# ?? Broken cell phone to external screen ??



## E-Bear (Apr 15, 2019)

Hi. I have my older cellphone that I dropped and broke the screen but it's still working even if I see nothing and it does not worth it to repair. I would like to know if there is any way to connect my cellphone to an outside screen to keep using my phone as a small android gaming device? 

Thank you


----------



## Valantar (Apr 15, 2019)

E-Bear said:


> Hi. I have my older cellphone that I dropped and broke the screen but it's still working even if I see nothing and it does not worth it to repair. I would like to know if there is any way to connect my cellphone to an outside screen to keep using my phone as a small android gaming device?
> 
> Thank you


Depends on the phone. A lot of phones support MHL HDMI adapters, and some support DP alt mode over USB-C.


----------



## E-Bear (Apr 15, 2019)

Valantar said:


> Depends on the phone. A lot of phones support MHL HDMI adapters, and some support DP alt mode over USB-C.
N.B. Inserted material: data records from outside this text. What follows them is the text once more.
--- src/rtl/can_stuff_tracker.sv ---
module can_stuff_tracker #(
    parameter int RUN_LEN = 5
) (
    input  logic clk,
    input  logic rst_n,
    input  logic load_i,
    input  logic first_i,
    input  logic bit_i,
    output logic due_o
);

    localparam int RUN_W = $clog2(RUN_LEN + 1);

    logic [RUN_W-1:0] run_d, run_q;
    logic             last_d, last_q;

    assign due_o = (run_q == RUN_W'(RUN_LEN));

    always_comb begin
        run_d  = run_q;
        last_d = last_q;
        if (load_i) begin
            last_d = bit_i;
            if (first_i || (bit_i != last_q)) begin
                run_d = RUN_W'(1);
            end else begin
                run_d = run_q + RUN_W'(1);
            end
        end
    end

    always_ff @(posedge clk or negedge rst_n) begin
        if (!rst_n) begin
            run_q  <= '0;
            last_q <= 1'b1;
        end else begin
            run_q  <= run_d;
            last_q <= last_d;
        end
    end

    AST_RUN_BOUND: assert property (@(posedge clk) disable iff (!rst_n)
        run_q <= RUN_W'(RUN_LEN));

endmodule
### src/rtl/isqrt_dp.sv
module isqrt_dp
  import isqrt_pkg::*;
#(
  parameter int W         = 16,
  parameter int FRAC      = 11,
  parameter int LINE_BITS = 2,
  parameter int CORE_FRAC = 14
) (
  input  logic       clk,
  input  logic       rstN,
  input  isqStrobe_t strobe,
  input  logic [W-1:0] xIn,
  output logic       isZero,
  output logic       overOne,
  output logic [W-1:0] yOut
);

  localparam int IWL   = W - FRAC;
  localparam int ZOFF  = IWL - 1;            // leading zeros of 1.0
  localparam int LZW   = $clog2(W + 1);
  localparam int AW    = LZW + 2;
  localparam int RB    = W - 1 - LINE_BITS;
  localparam int CW    = CORE_FRAC + 2;
  localparam int KMAX  = (W - 1 - ZOFF) / 2;
  localparam int KMIN  = -((ZOFF + 1) / 2);
  localparam int KSPAN = KMAX - KMIN + 1;
  localparam int EW    = CW + KMAX;
  localparam int GAP   = CORE_FRAC - FRAC;
  localparam int ONE   = 1 << FRAC;

  logic [W-1:0]         xReg;
  logic [W-1:0]         yReg;
  logic [W-1:0]         norm;
  logic [LZW-1:0]       lz;
  logic signed [AW-1:0] alphaS;
  logic signed [AW-1:0] kS;
  logic signed [AW-1:0] jS;
  logic [LINE_BITS:0]   lineIdx;
  logic [CW-1:0]        core;
  logic [EW-1:0]        ext;
  logic [EW-1:0]        scaled;
  logic [EW-1:0]        cand [KSPAN];
  logic                 sat;

  always_ff @(posedge clk) begin
    if (!rstN)               xReg <= '0;
    else if (strobe.loadIn)  xReg <= xIn;
  end

  // priority encoder: leading-zero count
  always_comb begin
    lz = LZW'(W);
    for (int i = 0; i < W; i++) begin
      if (xReg[i]) lz = LZW'(W - 1 - i);
    end
  end

  assign norm    = xReg << lz;
  assign alphaS  = $signed({2'b00, lz}) - $signed(AW'(ZOFF));
  assign kS      = alphaS >>> 1;
  assign jS      = $signed(AW'(KMAX)) - kS;
  assign lineIdx = {alphaS[0], norm[W-2 -: LINE_BITS]};

  isqrt_lines #(
    .LINE_BITS (LINE_BITS),
    .CORE_FRAC (CORE_FRAC),
    .RB        (RB)
  ) u_lines (
    .lineIdx (lineIdx),
    .frac    (norm[RB-1:0]),
    .core    (core)
  );

  assign ext = EW'(core) << KMAX;

  // hardwired shifts, one per exponent, picked by a mux
  generate
    for (genvar j = 0; j < KSPAN; j++) begin : g_shift
      assign cand[j] = ext >> (j + GAP);
    end
  endgenerate

  always_comb begin
    scaled = '0;
    for (int j = 0; j < KSPAN; j++) begin
      if (jS == $signed(AW'(j))) scaled = cand[j];
    end
  end

  assign sat     = |scaled[EW-1:W];
  assign isZero  = (xReg == '0);
  assign overOne = (xReg > W'(ONE));

  always_ff @(posedge clk) begin
    if (!rstN) yReg <= '0;
    else if (strobe.loadOut) begin
      if (strobe.forceMax)       yReg <= '1;
      else if (strobe.forceZero) yReg <= '0;
      else if (sat)              yReg <= '1;
      else                       yReg <= scaled[W-1:0];
    end
  end

  assign yOut = yReg;

  // normalisation must bring a one into the top bit
  assert_norm_lead_R4: assert property (@(posedge clk) disable iff (!rstN)
    (xReg != '0) |-> norm[W-1]);

  // line value stays inside the span of both curves on [1,2)
  assert_core_span_R5: assert property (@(posedge clk) disable iff (!rstN)
    (xReg != '0) |-> ((core >= CW'(1 << (CORE_FRAC - 1))) &&
                      (core <= CW'((3 << CORE_FRAC) / 2))));

endmodule
`config.mk`:
```
export PLATFORM = sky130hd
export DESIGN_NAME = sadc_ctrl_if
export DESIGN_NICKNAME = d
export VERILOG_FILES = /design/src/rtl/sadc_pkg.sv /design/src/rtl/sadc_sync.sv /design/src/rtl/sadc_shift.sv /design/src/rtl/sadc_seq.sv /design/src/rtl/sadc_ctrl_if.sv
export SDC_FILE = /design/constraint.sdc
export NUM_CORES = 1
export LEC_CHECK = 0
export BUFFER_PORTS_ARGS = -buffer_cell sky130_fd_sc_hd__buf_2
export CORE_MARGIN = 1
export CORE_UTILIZATION = 40
export CTS_CLUSTER_DIAMETER = 150
export DETAILED_ROUTE_END_ITERATION = 16
export SYNTH_ARGS = -nofsm -noshare
export SYNTH_HDL_FRONTEND = slang
export SYNTH_SLANG_ARGS = --single-unit
```
`constraint.sdc`:
```
create_clock -name clk -period 2.1 [get_ports clk]
set_input_delay 0.105 -clock clk [delete_from_list [all_inputs] [get_ports clk]]
set_output_delay 0.105 -clock clk [all_outputs]
set_load 0.05 [all_outputs]
```
`src/rtl/sadc_pkg.sv`:
```
package sadc_pkg;
  localparam int WORD_W = 16;
  localparam int CFG_W  = WORD_W - 1;
  localparam int FLAG_BIT = WORD_W - 1;

  localparam int F_APD  = 0;
  localparam int F_OPD  = 1;
  localparam int F_NULL = 2;
  localparam int F_GCAL = 3;
  localparam int F_CHAN = 4;
  localparam int F_DIV_LO = 7;
  localparam int F_DIV_W  = 2;
  localparam int F_TIME_LO = 9;
  localparam int F_TIME_W  = 4;

  typedef enum logic [1:0] {SQ_IDLE, SQ_RUN, SQ_STALL} seq_st_t;

  // A conversion cannot proceed if the oscillator is off now or is about to be.
  function automatic logic stall_on_commit(input logic [CFG_W-1:0] old_cfg,
                                           input logic [CFG_W-1:0] new_cfg);
    return old_cfg[F_OPD] | new_cfg[F_OPD];
  endfunction
endpackage

```
`src/rtl/sadc_sync.sv`:
```
module sadc_sync #(
  parameter int W = 1,
  parameter int STAGES = 2,
  parameter logic [W-1:0] RST_VAL = '0
) (
  input  logic         clk,
  input  logic         rst_n,
  input  logic [W-1:0] d_i,
  output logic [W-1:0] q_o
);
  logic [W-1:0] stg [STAGES];

  always_ff @(posedge clk or negedge rst_n) begin
    if (!rst_n) begin
      for (int i = 0; i < STAGES; i++) stg[i] <= RST_VAL;
    end else begin
      stg[0] <= d_i;
      for (int i = 1; i < STAGES; i++) stg[i] <= stg[i-1];
    end
  end

  assign q_o = stg[STAGES-1];
endmodule

```
`src/rtl/sadc_shift.sv`:
```
module sadc_shift
  import sadc_pkg::*;
(
  input  logic              clk,
  input  logic              rst_n,
  input  logic              sclk_s,
  input  logic              csn_s,
  input  logic              sdi_s,
  input  logic [WORD_W-1:0] load_word_i,
  output logic              sdo_o,
  output logic              frame_active_o,
  output logic              frame_ok_o,
  output logic [WORD_W-1:0] frame_word_o
);
  localparam int CNT_W = $clog2(WORD_W + 2);
  localparam logic [CNT_W-1:0] CNT_FULL = CNT_W'(WORD_W);
  localparam logic [CNT_W-1:0] CNT_SAT  = CNT_W'(WORD_W + 1);

  logic sclk_d, csn_d;
  logic [WORD_W-1:0] in_q, out_q;
  logic [CNT_W-1:0]  cnt_q;

  wire cs_fall = csn_d & ~csn_s;
  wire cs_rise = ~csn_d & csn_s;
  wire sck_rise = ~sclk_d & sclk_s & ~csn_s;
  wire sck_fall = sclk_d & ~sclk_s & ~csn_s;

  always_ff @(posedge clk or negedge rst_n) begin
    if (!rst_n) begin
      sclk_d <= 1'b0;
      csn_d  <= 1'b1;
      in_q   <= '0;
      out_q  <= '0;
      cnt_q  <= '0;
    end else begin
      sclk_d <= sclk_s;
      csn_d  <= csn_s;
      if (cs_fall) begin
        out_q <= load_word_i;
        cnt_q <= '0;
      end else begin
        if (sck_rise) begin
          in_q <= {in_q[WORD_W-2:0], sdi_s};
          if (cnt_q != CNT_SAT) cnt_q <= cnt_q + 1'b1;
        end
        if (sck_fall) out_q <= {out_q[WORD_W-2:0], 1'b0};
      end
    end
  end

  assign sdo_o          = out_q[WORD_W-1];
  assign frame_active_o = ~csn_s;
  assign frame_ok_o     = cs_rise && (cnt_q == CNT_FULL);
  assign frame_word_o   = in_q;
endmodule

```
`src/rtl/sadc_seq.sv`:
```
module sadc_seq
  import sadc_pkg::*;
(
  input  logic              clk,
  input  logic              rst_n,
  input  logic              frame_ok_i,
  input  logic [WORD_W-1:0] word_i,
  input  logic              frame_active_i,
  input  logic              done_i,
  input  logic [WORD_W-1:0] result_i,
  output logic [CFG_W-1:0]  cfg_o,
  output logic [WORD_W-1:0] io_word_o,
  output logic              busy_n_o,
  output logic              conv_start_o,
  output logic              commit_ev_o,
  output logic              noop_ev_o,
  output logic              load_ev_o
);
  seq_st_t st_q;
  logic    stall_now;

  assign commit_ev_o = frame_ok_i & word_i[FLAG_BIT];
  assign noop_ev_o   = frame_ok_i & ~word_i[FLAG_BIT];
  assign load_ev_o   = done_i & (st_q == SQ_RUN) & ~frame_active_i;
  assign stall_now   = stall_on_commit(cfg_o, word_i[CFG_W-1:0]);

  always_ff @(posedge clk or negedge rst_n) begin
    if (!rst_n) begin
      cfg_o        <= '0;
      io_word_o    <= '0;
      st_q         <= SQ_IDLE;
      conv_start_o <= 1'b0;
    end else begin
      conv_start_o <= 1'b0;
      if (commit_ev_o) begin
        cfg_o        <= word_i[CFG_W-1:0];
        st_q         <= stall_now ? SQ_STALL : SQ_RUN;
        conv_start_o <= ~stall_now;
      end else if (noop_ev_o) begin
        st_q <= SQ_IDLE;
      end else if (load_ev_o) begin
        io_word_o <= result_i;
        st_q      <= SQ_IDLE;
      end
    end
  end

  assign busy_n_o = (st_q == SQ_IDLE);
endmodule

```
`src/rtl/sadc_ctrl_if.sv`:
```
module sadc_ctrl_if
  import sadc_pkg::*;
(
  input  logic              clk,
  input  logic              rst_n,
  input  logic              sclk_i,
  input  logic              csn_i,
  input  logic              sdi_i,
  output logic              sdo_o,
  output logic              sdo_oe_o,
  input  logic              done_i,
  input  logic [WORD_W-1:0] result_i,
  output logic              busy_n_o,
  output logic              conv_start_o,
  output logic              osc_en_o,
  output logic              apd_o,
  output logic              null_o,
  output logic              gcal_o,
  output logic              chan_o,
  output logic [F_DIV_W-1:0]  div_sel_o,
  output logic [F_TIME_W-1:0] time_sel_o
);
  logic [2:0] raw_in, syn_in;
  logic sclk_s, csn_s, sdi_s;
  logic frame_active, frame_ok;
  logic [WORD_W-1:0] frame_word, io_word;
  logic [CFG_W-1:0]  cfg;
  logic commit_ev, noop_ev, load_ev;

  assign raw_in = {sclk_i, csn_i, sdi_i};
  assign {sclk_s, csn_s, sdi_s} = syn_in;

  sadc_sync #(.W(3), .STAGES(2), .RST_VAL(3'b010)) u_sync (
    .clk(clk), .rst_n(rst_n), .d_i(raw_in), .q_o(syn_in)
  );

  sadc_shift u_shift (
    .clk(clk), .rst_n(rst_n), .sclk_s(sclk_s), .csn_s(csn_s), .sdi_s(sdi_s),
    .load_word_i(io_word), .sdo_o(sdo_o), .frame_active_o(frame_active),
    .frame_ok_o(frame_ok), .frame_word_o(frame_word)
  );

  sadc_seq u_seq (
    .clk(clk), .rst_n(rst_n), .frame_ok_i(frame_ok), .word_i(frame_word),
    .frame_active_i(frame_active), .done_i(done_i), .result_i(result_i),
    .cfg_o(cfg), .io_word_o(io_word), .busy_n_o(busy_n_o),
    .conv_start_o(conv_start_o), .commit_ev_o(commit_ev),
    .noop_ev_o(noop_ev), .load_ev_o(load_ev)
  );

  assign sdo_oe_o   = frame_active;
  assign osc_en_o   = ~cfg[F_OPD];
  assign apd_o      = cfg[F_APD];
  assign null_o     = cfg[F_NULL];
  assign gcal_o     = cfg[F_GCAL];
  assign chan_o     = cfg[F_CHAN];
  assign div_sel_o  = cfg[F_DIV_LO +: F_DIV_W];
  assign time_sel_o = cfg[F_TIME_LO +: F_TIME_W];
endmodule

```
==> config.mk <==
export PLATFORM = sky130hd
export DESIGN_NAME = mio_flash_reader
export DESIGN_NICKNAME = d
export VERILOG_FILES = /design/src/rtl/mio_flash_pkg.sv /design/src/rtl/mio_flash_ctrl.sv /design/src/rtl/mio_flash_datapath.sv /design/src/rtl/mio_flash_reader.sv
export SDC_FILE = /design/constraint.sdc
export NUM_CORES = 1
export LEC_CHECK = 0
export BUFFER_PORTS_ARGS = -buffer_cell sky130_fd_sc_hd__buf_2
export CORE_ASPECT_RATIO = 1.4
export CORE_UTILIZATION = 26
export DETAILED_ROUTE_END_ITERATION = 10
export GPL_ROUTABILITY_DRIVEN = 0
export RECOVER_POWER = 100
export SLEW_MARGIN = 20
export SYNTH_ARGS = -nofsm -noshare
export SYNTH_HDL_FRONTEND = slang
export SYNTH_SLANG_ARGS = --single-unit
==> constraint.sdc <==
create_clock -name sck -period 17.4 [get_ports sck]
set_input_delay 0.87 -clock sck [delete_from_list [all_inputs] [get_ports sck]]
set_output_delay 0.87 -clock sck [all_outputs]
set_load 0.02 [all_outputs]
==> src/rtl/mio_flash_pkg.sv <==
package mio_flash_pkg;

  localparam int CMD_BITS   = 8;
  localparam int ADDR_BITS  = 24;
  localparam int DUMMY_BITS = 8;

  localparam logic [7:0] OP_DUAL_READ = 8'h3B;
  localparam logic [7:0] OP_QUAD_READ = 8'h6B;

  // strobes from control to datapath
  typedef struct packed {
    logic captureAddr;
    logic streamOn;
    logic quadSel;
  } strobe_t;

  // fixed array content as a function of the linear byte index
  function automatic logic [7:0] memByte(input logic [23:0] idx);
    return 8'(idx * 24'd29 + (idx >> 8) + 24'h3C);
  endfunction

endpackage

==> src/rtl/mio_flash_ctrl.sv <==
module mio_flash_ctrl
  import mio_flash_pkg::*;
(
  input  logic    sck,
  input  logic    csN,
  input  logic    dataIn,
  input  logic    quadEnable,
  output strobe_t strb
);

  localparam int OPC_END   = CMD_BITS - 1;
  localparam int ADDR_END  = CMD_BITS + ADDR_BITS - 1;
  localparam int DUMMY_END = CMD_BITS + ADDR_BITS + DUMMY_BITS - 1;
  localparam int CNT_W     = $clog2(DUMMY_END + 2);
  localparam logic [CNT_W-1:0] CNT_SAT = CNT_W'(DUMMY_END + 1);

  typedef enum logic [2:0] {ST_OPC, ST_ADDR, ST_DUMMY, ST_STREAM, ST_IGNORE} state_t;

  state_t           state;
  logic [CNT_W-1:0] bitCnt;
  logic [CMD_BITS-2:0] opShift;
  logic [CMD_BITS-1:0] opcodeNow;
  logic             quadSel;

  assign opcodeNow = {opShift, dataIn};

  always_ff @(posedge sck or posedge csN) begin
    if (csN) begin
      state   <= ST_OPC;
      bitCnt  <= '0;
      opShift <= '0;
      quadSel <= 1'b0;
    end else begin
      if (bitCnt != CNT_SAT) bitCnt <= bitCnt + 1'b1;
      case (state)
        ST_OPC: begin
          opShift <= {opShift[CMD_BITS-3:0], dataIn};
          if (bitCnt == CNT_W'(OPC_END)) begin
            if (opcodeNow == OP_DUAL_READ) begin
              state   <= ST_ADDR;
              quadSel <= 1'b0;
            end else if (opcodeNow == OP_QUAD_READ && quadEnable) begin
              state   <= ST_ADDR;
              quadSel <= 1'b1;
            end else begin
              state <= ST_IGNORE;
            end
          end
        end
        ST_ADDR:  if (bitCnt == CNT_W'(ADDR_END))  state <= ST_DUMMY;
        ST_DUMMY: if (bitCnt == CNT_W'(DUMMY_END)) state <= ST_STREAM;
        default:  state <= state;
      endcase
    end
  end

  assign strb.captureAddr = (state == ST_ADDR);
  assign strb.streamOn    = (state == ST_STREAM);
  assign strb.quadSel     = quadSel;

  AST_STREAM_AFTER_DUMMY: assert property (@(posedge sck) disable iff (csN)
    strb.streamOn |-> (bitCnt == CNT_SAT)) else $error("stream before dummy end");

  AST_QUAD_GATED: assert property (@(posedge sck) disable iff (csN)
    ($past(state) == ST_OPC && state == ST_ADDR && quadSel) |-> $past(quadEnable))
    else $error("quad accepted without enable");

  AST_IGNORE_STICKY: assert property (@(posedge sck) disable iff (csN)
    (state == ST_IGNORE) |=> (state == ST_IGNORE)) else $error("ignored command resumed");

endmodule

==> src/rtl/mio_flash_datapath.sv <==
module mio_flash_datapath
  import mio_flash_pkg::*;
#(
  parameter int PAGE_COUNT = 4
) (
  input  logic       sck,
  input  logic       csN,
  input  logic       dataIn,
  input  logic       binaryMode,
  input  strobe_t    strb,
  output logic [3:0] ioOut,
  output logic [3:0] ioOe
);

  localparam int PAGE_BITS = $clog2(PAGE_COUNT);
  localparam int SR_W      = 10 + PAGE_BITS;
  localparam logic [9:0] PAGE_528   = 10'd528;
  localparam logic [9:0] LAST_528   = 10'd527;
  localparam logic [9:0] LAST_BIN   = 10'd511;

  // only the low address bits that can select a byte are kept
  logic [SR_W-1:0] addrSr;

  always_ff @(posedge sck or posedge csN) begin
    if (csN) addrSr <= '0;
    else if (strb.captureAddr) addrSr <= {addrSr[SR_W-2:0], dataIn};
  end

  logic [PAGE_BITS-1:0] startPage, ptrPage, curPage, nextPage;
  logic [9:0]  rawOff, startOff, ptrOff, curOff, nextOff, lastOff;
  logic [1:0]  phase, curPh, lastPh;
  logic        started;
  logic [23:0] curIdx;
  logic [7:0]  curByte;
  logic [3:0]  slice, outReg;

  always_comb begin
    lastOff = binaryMode ? LAST_BIN : LAST_528;
    rawOff  = addrSr[9:0];
    if (binaryMode) begin
      startPage = addrSr[9 +: PAGE_BITS];
      startOff  = {1'b0, addrSr[8:0]};
    end else begin
      startPage = addrSr[10 +: PAGE_BITS];
      startOff  = (rawOff >= PAGE_528) ? rawOff - PAGE_528 : rawOff;
    end

    curPage = started ? ptrPage : startPage;
    curOff  = started ? ptrOff  : startOff;
    curPh   = started ? phase   : 2'd0;

    if (binaryMode) curIdx = 24'({curPage, curOff[8:0]});
    else            curIdx = 24'(curPage) * 24'd528 + 24'(curOff);
    curByte = memByte(curIdx);

    lastPh = strb.quadSel ? 2'd1 : 2'd3;
    if (strb.quadSel) begin
      slice = curPh[0] ? curByte[3:0] : curByte[7:4];
    end else begin
      case (curPh)
        2'd0:    slice = {2'b00, curByte[7:6]};
        2'd1:    slice = {2'b00, curByte[5:4]};
        2'd2:    slice = {2'b00, curByte[3:2]};
        default: slice = {2'b00, curByte[1:0]};
      endcase
    end

    if (curOff == lastOff) begin
      nextOff  = '0;
      nextPage = curPage + 1'b1;
    end else begin
      nextOff  = curOff + 1'b1;
      nextPage = curPage;
    end
  end

  always_ff @(negedge sck or posedge csN) begin
    if (csN) begin
      started <= 1'b0;
      outReg  <= '0;
      ptrPage <= '0;
      ptrOff  <= '0;
      phase   <= '0;
    end else if (strb.streamOn) begin
      started <= 1'b1;
      outReg  <= slice;
      if (curPh == lastPh) begin
        ptrPage <= nextPage;
        ptrOff  <= nextOff;
        phase   <= '0;
      end else begin
        ptrPage <= curPage;
        ptrOff  <= curOff;
        phase   <= curPh + 2'd1;
      end
    end
  end

  assign ioOut = outReg;
  assign ioOe  = started ? (strb.quadSel ? 4'hF : 4'h3) : 4'h0;

  AST_OFF_IN_PAGE: assert property (@(negedge sck) disable iff (csN)
    started |-> (ptrOff <= lastOff)) else $error("offset beyond page");

  AST_PAGE_ROLL: assert property (@(negedge sck) disable iff (csN)
    ($past(started) && $past(ptrOff) == lastOff && ptrOff != $past(ptrOff))
    |-> (ptrOff == '0 && ptrPage == PAGE_BITS'($past(ptrPage) + 1'b1)))
    else $error("bad page roll");

endmodule

==> src/rtl/mio_flash_reader.sv <==
module mio_flash_reader
  import mio_flash_pkg::*;
#(
  parameter int PAGE_COUNT = 4  // power of two, at least 2
) (
  input  logic       sck,
  input  logic       csN,
  input  logic       dataIn,
  input  logic       quadEnable,
  input  logic       binaryMode,
  output logic [3:0] ioOut,
  output logic [3:0] ioOe
);

  strobe_t strb;

  mio_flash_ctrl u_ctrl (
    .sck        (sck),
    .csN        (csN),
    .dataIn     (dataIn),
    .quadEnable (quadEnable),
    .strb       (strb)
  );

  mio_flash_datapath #(.PAGE_COUNT(PAGE_COUNT)) u_datapath (
    .sck        (sck),
    .csN        (csN),
    .dataIn     (dataIn),
    .binaryMode (binaryMode),
    .strb       (strb),
    .ioOut      (ioOut),
    .ioOe       (ioOe)
  );

  AST_OE_PATTERN: assert property (@(posedge sck) disable iff (csN)
    (ioOe == 4'h0 || ioOe == 4'h3 || ioOe == 4'hF)) else $error("bad enable pattern");

  AST_OE_ONLY_STREAM: assert property (@(posedge sck) disable iff (csN)
    (ioOe != 4'h0) |-> strb.streamOn) else $error("lines driven outside stream");

endmodule

==> results.md <==
- Slew margin rel.: -0.712
- CTS root buffer: clkbuf_16
- Layout cells sized above 1: 0.0782
- Htree depth: 2
- Global-route wire length before repair: 13.9 mm
- Non-filler instance count after layout: 594
- Type of the worst setup path: input pin to flop
- Starting DRT DRC Count: 147
- Most common cell on crit path: ha_1
- Synth Net Count: 451
- Synthesis-stage register bit count: 48
- Residual DRC count: 0
- Horiz. Die Dim: 104 um
- Sink Count: 48
- Placed cell count: 586
- Most used DFF post-synth: dfrtp_1
- Die area: 14900 um2
- Post-DP HPWL: 6.29 mm
- Antenna Nets Post-Route: 0
- Skew final: 0.0267 ns
- EDFF count, synth: 0
- Mapped Area: 3750 um2
- Slowest-stage cell, CP: fa_1
- Number of top-level pins: 13
- # port buffers: 12
- Worst skew pair latency: 0.32 ns
- Nets: 455
- PD cells: 54.4 nW/um2
- Count leader, synth: nand2_1
- Largest net degree at the start of global routing: 49
- Status: finished, violations left
- Clock Tree Buf Depth: 2
- Clock transition at path regs: 0.05 ns
- Violated checks: capacitance limit, slew limit
- Final setup viols: 0
- Setup fix buffers added after clock tree synthesis: 0
- Initial antenna violation count: 0
- Slew @ Worst Pin: 2.57 ns
- Library cells used by synthesis: 57
- Req. time, crit path: 8.85 ns
- Initial Util: 0.269
- Cell Chain, Critical Path: clkbuf_1 > nand2b_1 > or3_1 > mux2i_1 > or2_0 > xnor2_1 > ha_1 > nor2_1 > a31oi_1 > ha_1 > inv_1 > fa_1 > inv_1 > fa_1 > ha_1 > ha_1 > a21o_1 > a21oi_1 > xnor2_1 > xnor3_1 > xnor2_1 > a21oi_1 > o21ai_0
- Synth warn: 0
- Die H: 144 um
- VDD IR-drop max: 0.0695 mV
- Final Hold Viols: 0
- Register area share after synthesis: 0.320
- WL/cell: 13.6 um
- Post-Synthesis Cells: 404
- Synthesis-to-layout area growth: 8.70%
- Vias per cell: 4.75
- Mean Syn Cell Area: 9.29 um2
- Vias in the first global route: 2890
- Commonest cells post-synth: nand2_1, ha_1, dfrtp_1, inv_1, o21ai_0
- Antenna cells: 0
- Cell taking the most area after synthesis: dfrtp_1
- Total routed wirelength: 8.06 mm
- Max-Cap Viols: 2
- Vias: 2820
- Reg-to-reg setup timing slack: 2.68 ns
- CTS buffer count: 5
- Post-cts repair resize count: 0
- CTS tree: yes
- Crit path launch type: input pin
- Hold Path Class: flop to flop
- Total GRT Usage: 0.116
- Num rows: 51
- First-pass DRT Iterations: 6
- Synth top area cells: dfrtp_1, dfrtn_1, ha_1
- Yosys top cell area share: 0.193
- Post-CTS Hold Fix Bufs: 0
- Arrival @ worst endpoint: 6.45 ns
- CP max stage delay: 0.47 ns
- CP endpoint kind: flop
- Unrepaired setup endpoints after global routing: false
- Total negative slack: 0 ns
- P_leak: 0.00184 uW
- Overflow after GRT: 0
- Max Slew Vio Count: 65
- Ys async rst share: 1.00
- Core region area: 14000 um2
- Worst-path fanout max: 18
-- through the flow --
step           area (um2)  worst slack, ns  power, uW  hold WS [ns]  utilization
2_1_floorplan        3750             2.94        125         0.409            -
3_3_place_gp         3980             2.49        127         0.426        0.285
3_5_place_dp         3980             2.40        128         0.430        0.285
4_1_cts              4120             2.73        226         0.430        0.295
5_1_grt              4080             1.95        230         0.465        0.292
6_report             4080             2.40        222         0.426        0.292
-- cells by family (layout without fill, tap and decap cells) --
logic type	Yosys count	after routing	synth area share
buffers and inverters	48	53	0.0533
DFF	48	48	0.320
and+or+nand+nor	120	120	0.161
muxes	29	29	0.0830
AOI/OAI and AO/OA	88	88	0.151
adders and majority gates	42	42	0.160
xor gates and xnor gates	29	29	0.0713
it's a regular Micro usb connecteur. ZTE Z850


----------



## Vya Domus (Apr 15, 2019)

Actually most of them do not support video out.


----------



## Valantar (Apr 15, 2019)

I can't find any mention of MHL support in any spec sheet for the ZTE Grand X2, so it's likely that it doesn't have it.


----------



## FreedomEclipse (Apr 15, 2019)

you'd probably get a better answer from a magic8ball than any of us here without actually knowing which make or model these old phones are, not to mention the age of them


----------



## E-Bear (Apr 15, 2019)

FreedomEclipse said:


> you'd probably get a better answer from a magic8ball than any of us here without actually knowing which make or model these old phones are, not to mention the age of them



You're probably drunk as in your picture since it's written 2 post up from yours.


----------



## Deleted member 24505 (Apr 15, 2019)

Here is a list of all devices with MHL capability-

http://www.mhltech.org/devices.aspx?tid=1


----------



## Tatty_One (Apr 15, 2019)

Moved to Phones & Tablets.


----------



## FreedomEclipse (Apr 15, 2019)

E-Bear said:


> You're probably drunk as in your picture since it's written 2 post up from yours.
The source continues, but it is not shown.